Personal information
- Born: 28 May 2005 (age 21) Mie Prefecture, Japan

Gymnastics career
- Discipline: Women's artistic gymnastics
- Country represented: Japan; (2023–present);
- Club: Sohgoh Gymnastics Club
- Medal record
Representing Japan
Asian Games
| Gold medal – first place | 2022 Hangzhou | Balance beam |
| Silver medal – second place | 2022 Hangzhou | Team |
| Silver medal – second place | 2022 Hangzhou | All-around |
| Silver medal – second place | 2026 Aichi-Nagoya | Team |
| Bronze medal – third place | 2026 Aichi-Nagoya | Balance beam |
World University Games
| Gold medal – first place | 2025 Rhine-Ruhr | Team |
| Silver medal – second place | 2025 Rhine-Ruhr | All-around |
Asian Championships
| Silver medal – second place | 2026 Zunyi | Team |
FIG World Cup
| Event | 1st | 2nd | 3rd |
| Apparatus World Cup | 4 | 1 | 1 |

= Mana Okamura =

Japanese artistic gymnast (born 2005)

Mana Okamura (岡村 真; born 28 May 2005) is a Japanese artistic gymnast.
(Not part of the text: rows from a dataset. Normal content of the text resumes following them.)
[src/rtl/instr_sequencer.sv]
// Fetch/decode/timing sequencer for the 16-bit CPU (producer side of the ALU control interface).
// Optional interrupt entry is built in when the macro IRQ_SEQ_EN is defined.
module instr_sequencer #(
    parameter logic [15:0] RESET_PC   = 16'h0000,
    parameter logic [15:0] IRQ_VECTOR = 16'h0004,
    parameter logic [5:0]  MAX_OPCODE = 6'd56
) (
    input  logic        clk,
    input  logic        rst_n,
    output logic        mem_req,
    output logic [15:0] mem_addr,
    input  logic [15:0] mem_rdata,
    input  logic        mem_ack,
    input  logic        pc_load,
    input  logic [15:0] pc_next,
    output logic [15:0] instruction,
    output logic [5:0]  encoded_opcode,
    output logic [2:0]  rd_addr,
    output logic [2:0]  rs1_addr,
    output logic [2:0]  rs2_addr,
    output logic        fetch,
    output logic        exec1,
    output logic        exec2,
    output logic        reg_we,
    output logic        reg_we2,
    output logic        status_we,
    output logic [15:0] pc,
    output logic        halted,
`ifdef IRQ_SEQ_EN
    input  logic        irq,
    output logic        irq_ack,
`endif
    output logic        illegal
);

    typedef enum logic [2:0] {
        ST_FETCH  = 3'd0,
        ST_DECODE = 3'd1,
        ST_EXEC1  = 3'd2,
        ST_EXEC2  = 3'd3,
        ST_WB     = 3'd4,
        ST_IRQ    = 3'd5,
        ST_HALT   = 3'd6,
        ST_TRAP   = 3'd7
    } state_e;

    localparam logic [5:0] OP_STP = 6'd39;

    function automatic logic is_multi(input logic [5:0] op);
        logic r;
        case (op)
            6'd25, 6'd26, 6'd27, 6'd28, 6'd33,
            6'd34, 6'd35, 6'd36, 6'd37, 6'd38: r = 1'b1;
            default:                           r = 1'b0;
        endcase
        return r;
    endfunction

    function automatic logic wr_reg(input logic [5:0] op);
        return ((op >= 6'd3)  && (op <= 6'd12)) || ((op >= 6'd14) && (op <= 6'd24)) ||
               (op == 6'd27) || ((op >= 6'd29) && (op <= 6'd34)) || (op == 6'd37);
    endfunction

    function automatic logic wr_status(input logic [5:0] op);
        return ((op >= 6'd3)  && (op <= 6'd9))  || ((op >= 6'd13) && (op <= 6'd22)) ||
               ((op >= 6'd29) && (op <= 6'd34)) || ((op >= 6'd41) && (op <= 6'd54));
    endfunction

    state_e      state_q, state_d;
    logic [15:0] pc_q, pc_d;
    logic [15:0] ir_q, ir_d;
    logic        mem_req_q, mem_req_d;
    logic        halted_q, halted_d;
    logic        illegal_q, illegal_d;
    logic [5:0]  opcode_s;
    logic        opc_vis_s;

    assign opcode_s  = ir_q[15:10];
    assign opc_vis_s = (state_q == ST_DECODE) || (state_q == ST_EXEC1) ||
                       (state_q == ST_EXEC2)  || (state_q == ST_WB);

    // Next-state, PC/IR update and fetch-request decision.
    always_comb begin
        state_d   = state_q;
        pc_d      = pc_q;
        ir_d      = ir_q;
        halted_d  = halted_q;
        illegal_d = illegal_q;
        mem_req_d = 1'b0;
        case (state_q)
            ST_FETCH: begin
                // mem_req is registered so an ack arriving before the request is raised is ignored
                if (mem_req_q && mem_ack) begin
                    ir_d    = mem_rdata;
                    pc_d    = pc_q + 16'd1;
                    state_d = ST_DECODE;
                end else begin
                    mem_req_d = 1'b1;
                end
            end
            ST_DECODE: begin
                if (opcode_s > MAX_OPCODE) begin
                    illegal_d = 1'b1;
                    state_d   = ST_TRAP;
                end else if (opcode_s == OP_STP) begin
                    halted_d = 1'b1;
                    state_d  = ST_HALT;
                end else begin
                    state_d = ST_EXEC1;
                end
            end
            ST_EXEC1: begin
                if (pc_load) begin
                    pc_d = pc_next;
                end else begin
                    pc_d = pc_q;
                end
                if (is_multi(opcode_s)) begin
                    state_d = ST_EXEC2;
                end else begin
                    state_d = ST_WB;
                end
            end
            ST_EXEC2: begin
                if (pc_load) begin
                    pc_d = pc_next;
                end else begin
                    pc_d = pc_q;
                end
                state_d = ST_WB;
            end
            ST_WB: begin
`ifdef IRQ_SEQ_EN
                if (irq) begin
                    state_d = ST_IRQ;
                end else begin
                    state_d   = ST_FETCH;
                    mem_req_d = 1'b1;
                end
`else
                state_d   = ST_FETCH;
                mem_req_d = 1'b1;
`endif
            end
            ST_IRQ: begin
                pc_d      = IRQ_VECTOR;
                halted_d  = 1'b0;
                state_d   = ST_FETCH;
                mem_req_d = 1'b1;
            end
            ST_HALT: begin
`ifdef IRQ_SEQ_EN
                if (irq) begin
                    state_d = ST_IRQ;
                end else begin
                    state_d = ST_HALT;
                end
`else
                state_d = ST_HALT;
`endif
            end
            ST_TRAP: begin
                state_d = ST_TRAP;
            end
            default: begin
                state_d = ST_FETCH;
            end
        endcase
    end

    // State, PC, IR and sticky flag registers.
    always_ff @(posedge clk or negedge rst_n) begin
        if (!rst_n) begin
            state_q   <= ST_FETCH;
            pc_q      <= RESET_PC;
            ir_q      <= 16'h0000;
            mem_req_q <= 1'b0;
            halted_q  <= 1'b0;
            illegal_q <= 1'b0;
        end else begin
            state_q   <= state_d;
            pc_q      <= pc_d;
            ir_q      <= ir_d;
            mem_req_q <= mem_req_d;
            halted_q  <= halted_d;
            illegal_q <= illegal_d;
        end
    end

    assign mem_req        = mem_req_q;
    assign fetch          = mem_req_q;
    assign mem_addr       = pc_q;
    assign pc             = pc_q;
    assign instruction    = ir_q;
    assign encoded_opcode = opc_vis_s ? opcode_s : 6'd0;
    assign rd_addr        = ir_q[9:7];
    assign rs1_addr       = ir_q[6:4];
    assign rs2_addr       = ir_q[3:1];
    assign exec1          = (state_q == ST_EXEC1);
    assign exec2          = (state_q == ST_EXEC2);
    assign reg_we         = (state_q == ST_WB) && wr_reg(opcode_s);
    assign reg_we2        = (state_q == ST_WB) && ((opcode_s == 6'd33) || (opcode_s == 6'd34));
    assign status_we      = (state_q == ST_WB) && wr_status(opcode_s);
    assign halted         = halted_q;
    assign illegal        = illegal_q;
`ifdef IRQ_SEQ_EN
    assign irq_ack        = (state_q == ST_IRQ);
`endif

endmodule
She is the 2022 Asian Games balance beam champion and all-around and team silver medalist. She represented Japan at the 2024 Summer Olympics.

== Career ==
Okamura finished ninth in the all-around at the 2019 All-Japan Junior Championships. She made her international debut at the 2020 WOGA Classic and finished second in the all-around to Skye Blakely. She then placed 17th in the all-around at the 2020 All-Japan Championships.

=== 2021 ===
Okamura became age-eligible for senior international competitions in 2021. She finished 15th in the all-around at the 2021 All-Japan Championships and 13th at the NHK Trophy. She qualified for the balance beam final at the All-Japan Event Championships and placed fourth. She helped her club place 12th at the All-Japan Team Championships.

=== 2022 ===
Okamura placed 13th in the all-around at the All-Japan Championships and 11th at the NHK Trophy. At the All-Japan Event Championships, she repeated her fourth-place finish on the balance beam. She had the second-highest all-around score behind Shoko Miyata at the All-Japan Team Championships and helped her club finish 11th.

=== 2023 ===
Okamura made her senior international debut at the Cottbus World Cup and won the gold medal on the balance beam. At the All-Japan Championships, she finished seventh in the all-around, and she finished also finished seventh at the NHK Trophy. She finished sixth on the floor exercise at the All-Japan Event Championships.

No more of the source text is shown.